It is understandable that none of us want to think about being incapacitated
one day. There is nothing wrong with wanting to be independent and able
to take care of ourselves for our whole life. However, the danger exists
in not acknowledging the possibility that our wish for a life of independence
may not come true and therefore not putting plans in place to deal with
that possibility. As a wise advisor was recently discussing with me, a
lack of planning for incapacity impacts both you and the people who love
you. Without plans in place to pay for the assistance needed when incapacity
occurs, both you and your family have to reevaluate living arrangements
and financial arrangements.
Many people don’t want to acknowledge the possibility of incapacity
because they don’t want to acknowledge the possibility of having
to move into the “nursing home.” If they don’t think
about it, then it won’t happen. However, by not thinking about it
and putting contingent plans in place, the chances of ending up in a “nursing
home” increase instead of decrease. This is because in many states,
Medicaid assistance favors skilled nursing care instead of community based
care.
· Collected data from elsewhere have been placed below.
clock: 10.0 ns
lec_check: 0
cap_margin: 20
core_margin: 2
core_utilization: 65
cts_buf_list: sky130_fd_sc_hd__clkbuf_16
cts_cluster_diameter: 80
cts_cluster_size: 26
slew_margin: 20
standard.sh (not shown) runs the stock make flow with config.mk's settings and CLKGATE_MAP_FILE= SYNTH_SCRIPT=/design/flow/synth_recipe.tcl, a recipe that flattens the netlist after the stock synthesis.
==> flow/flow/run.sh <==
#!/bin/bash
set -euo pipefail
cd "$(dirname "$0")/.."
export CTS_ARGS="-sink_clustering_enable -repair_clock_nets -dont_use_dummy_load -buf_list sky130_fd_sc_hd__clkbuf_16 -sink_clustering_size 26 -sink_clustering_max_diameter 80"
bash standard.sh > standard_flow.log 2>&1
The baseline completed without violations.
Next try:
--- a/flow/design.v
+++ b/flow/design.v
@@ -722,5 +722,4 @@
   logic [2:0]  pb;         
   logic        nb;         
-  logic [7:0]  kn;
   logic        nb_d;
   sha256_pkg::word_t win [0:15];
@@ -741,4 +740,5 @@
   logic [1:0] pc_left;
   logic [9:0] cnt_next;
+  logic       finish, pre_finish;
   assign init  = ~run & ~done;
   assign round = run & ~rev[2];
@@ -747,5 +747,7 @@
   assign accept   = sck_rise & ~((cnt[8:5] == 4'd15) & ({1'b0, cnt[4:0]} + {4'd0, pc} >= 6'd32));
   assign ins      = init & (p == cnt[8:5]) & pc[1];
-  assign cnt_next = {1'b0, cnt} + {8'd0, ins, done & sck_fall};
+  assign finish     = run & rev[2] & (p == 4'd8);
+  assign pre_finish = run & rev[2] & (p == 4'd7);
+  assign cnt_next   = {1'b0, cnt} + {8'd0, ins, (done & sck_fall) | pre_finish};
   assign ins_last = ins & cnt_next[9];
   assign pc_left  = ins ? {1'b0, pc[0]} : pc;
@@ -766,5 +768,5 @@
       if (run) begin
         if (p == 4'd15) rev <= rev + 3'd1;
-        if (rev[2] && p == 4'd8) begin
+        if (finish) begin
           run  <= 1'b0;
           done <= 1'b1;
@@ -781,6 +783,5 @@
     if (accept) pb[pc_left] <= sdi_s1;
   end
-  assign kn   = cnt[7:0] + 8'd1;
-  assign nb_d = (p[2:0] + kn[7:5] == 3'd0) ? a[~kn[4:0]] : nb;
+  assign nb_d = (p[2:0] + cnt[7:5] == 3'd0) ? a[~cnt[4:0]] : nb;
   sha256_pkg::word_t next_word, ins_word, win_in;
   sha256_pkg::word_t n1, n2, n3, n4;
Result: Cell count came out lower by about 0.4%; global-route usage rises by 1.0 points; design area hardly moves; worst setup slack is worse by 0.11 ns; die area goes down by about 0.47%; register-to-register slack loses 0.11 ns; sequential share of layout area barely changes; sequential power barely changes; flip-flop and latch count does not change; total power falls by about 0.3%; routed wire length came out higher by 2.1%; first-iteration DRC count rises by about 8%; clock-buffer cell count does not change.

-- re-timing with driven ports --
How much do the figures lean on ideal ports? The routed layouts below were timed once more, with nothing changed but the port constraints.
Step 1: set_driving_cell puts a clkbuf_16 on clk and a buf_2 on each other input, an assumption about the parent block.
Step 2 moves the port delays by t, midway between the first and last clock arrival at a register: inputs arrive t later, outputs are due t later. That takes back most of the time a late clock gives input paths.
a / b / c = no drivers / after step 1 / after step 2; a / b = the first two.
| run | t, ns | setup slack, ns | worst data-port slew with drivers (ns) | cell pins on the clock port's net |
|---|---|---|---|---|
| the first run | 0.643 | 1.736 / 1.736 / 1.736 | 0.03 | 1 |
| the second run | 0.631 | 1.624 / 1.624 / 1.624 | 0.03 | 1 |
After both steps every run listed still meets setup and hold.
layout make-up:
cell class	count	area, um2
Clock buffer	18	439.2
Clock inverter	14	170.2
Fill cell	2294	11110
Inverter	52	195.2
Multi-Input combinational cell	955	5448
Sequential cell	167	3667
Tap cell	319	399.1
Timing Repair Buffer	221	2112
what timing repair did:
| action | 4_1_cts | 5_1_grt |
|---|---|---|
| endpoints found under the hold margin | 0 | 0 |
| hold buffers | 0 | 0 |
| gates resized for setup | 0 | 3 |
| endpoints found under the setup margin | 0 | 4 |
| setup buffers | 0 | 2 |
This is an optimization exercise on Yosys and OpenROAD, whose aim is small area, not a production implementation.
Function was checked by simulation only, so behaviour that the tests miss may differ from the original.
Power is estimated from default activity; no workload was simulated.

## try-cedar
## diagonal_buffer
module diagonal_buffer #(
	parameter int PIXEL_WIDTH = pixel_pkg::PIXEL_WIDTH,
	parameter int NARROW_WIDTH = pixel_pkg::NARROW_WIDTH,
	parameter int WIDE_WIDTH = pixel_pkg::WIDE_WIDTH,
	parameter int NARROW_LANES = diag_buffer_pkg::NARROW_LANES,
	parameter int WIDE_LANES = diag_buffer_pkg::WIDE_LANES,
	parameter int DEPTH = diag_buffer_pkg::DELAY_DEPTH
) (
	input logic clock,
	input logic rst,
	input logic enable,
	input logic signed [NARROW_LANES-1:0][NARROW_WIDTH-1:0] narrow_samples,
	input logic signed [WIDE_LANES-1:0][WIDE_WIDTH-1:0] wide_samples,
	output logic [NARROW_LANES+WIDE_LANES-1:0][PIXEL_WIDTH-1:0] pixels
);
Size: ~5100 cells after synthesis, about 2200 flip-flops, ~500 I/O pins.
Settings: LEC_CHECK=0, CAP_MARGIN=20, CORE_MARGIN=2, CORE_UTILIZATION=40, SLEW_MARGIN=20, SYNTH_HIERARCHICAL=1; clock period 4.0 ns.
standard.sh (not shown) runs the stock make flow with config.mk's settings and CLKGATE_MAP_FILE= SYNTH_SCRIPT=/design/flow/synth_recipe.tcl, a recipe that flattens the netlist after the stock synthesis.
==> flow/flow/run.sh <==
#!/bin/bash
# Standard layout, with the port buffers made from the smallest buffer cell
# and larger clock sink clusters.
set -euo pipefail
bash standard.sh \
  BUFFER_PORTS_ARGS="-buffer_cell sky130_fd_sc_hd__buf_1" \
  CTS_ARGS="-sink_clustering_enable -repair_clock_nets -sink_clustering_size 40 -sink_clustering_max_diameter 60 -dont_use_dummy_load" \
  finish > standard_flow.log 2>&1
diff inputs: try-cedar => try-violet
diff --git a/flow/flow/run.sh b/flow/flow/run.sh
--- a/flow/flow/run.sh
+++ b/flow/flow/run.sh
@@ -7 +7 @@
-  CTS_ARGS="-sink_clustering_enable -repair_clock_nets -sink_clustering_size 40 -sink_clustering_max_diameter 60 -dont_use_dummy_load" \
+  CTS_ARGS="-sink_clustering_enable -repair_clock_nets -sink_clustering_size 12 -sink_clustering_max_diameter 30 -buf_list sky130_fd_sc_hd__clkbuf_4 -root_buf sky130_fd_sc_hd__clkbuf_16 -tree_buf sky130_fd_sc_hd__clkbuf_8 -sink_clustering_buffer sky130_fd_sc_hd__clkbuf_4 -dont_use_dummy_load" \
Results
- Per the comparison of try-violet with try-cedar, worst hold path stage count essentially unchanged, die span in x essentially unchanged, cell area increased 0.89%, final count of negative-setup-slack endpoints essentially unchanged.
- On worst endpoint data arrival time, the lower figure sits with try-violet, not try-cedar.
- Pin slew with the least headroom to its limit: try-cedar vs try-violet — no meaningful difference
- The total of clock buffers placed in the layout of try-violet exceeds that of try-cedar by 220%.
- Between try-violet and try-cedar, it is try-violet whose setup slack is higher, by 33 ps.
- From try-cedar to try-violet the numbers moved as follows: post-synthesis to final-layout area growth increased 0.97 points, highest attainable clock frequency increased about 1%, power density over cell area increased about 1.4%.
Setup changes, try-violet to try-raven
- changing CORE_UTILIZATION from 40 to 50
- setting PLACE_DENSITY to 0.75 for the first time
==> flow/flow/run.sh <==
#!/bin/bash
# Standard layout, with the port buffers made from the smallest buffer cell
# and larger clock sink clusters.
set -euo pipefail
bash standard.sh \
  BUFFER_PORTS_ARGS="-buffer_cell sky130_fd_sc_hd__buf_1" \
  CTS_ARGS="-sink_clustering_enable -repair_clock_nets -sink_clustering_size 36 -sink_clustering_max_diameter 72 -dont_use_dummy_load" \
  finish > standard_flow.log 2>&1
Findings:
Looking only at proportion of power drawn by combinational gates, and setting everything else aside, the higher value of try-violet and try-raven goes to try-raven. On hold slack: try-raven sits above try-violet. Compared with try-violet, in try-raven reported net switching power shows a reduction of 800 uW, post-route cell area went down by about 3%. try-raven vs try-violet: core utilization up. Compared with try-violet, in try-raven die extent in y decreased by 10% relative to the old numbers, sequential share of layout area has increased.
So, if you haven’t put financial options in place to pay for
your care through home health or assisted living communities, you have
increased your chances of having to default into Medicaid (with its skilled
nursing bias) for help with your care.
As unsettling as the thought of losing your independence may be, don’t
shy away from a discussion with your family, your financial advisors and
your attorney about what you can do to proactively plan for such a possibility.
Being proactive is one of the best ways to give yourself and your family
the options you want should the unthinkable actually happen to you.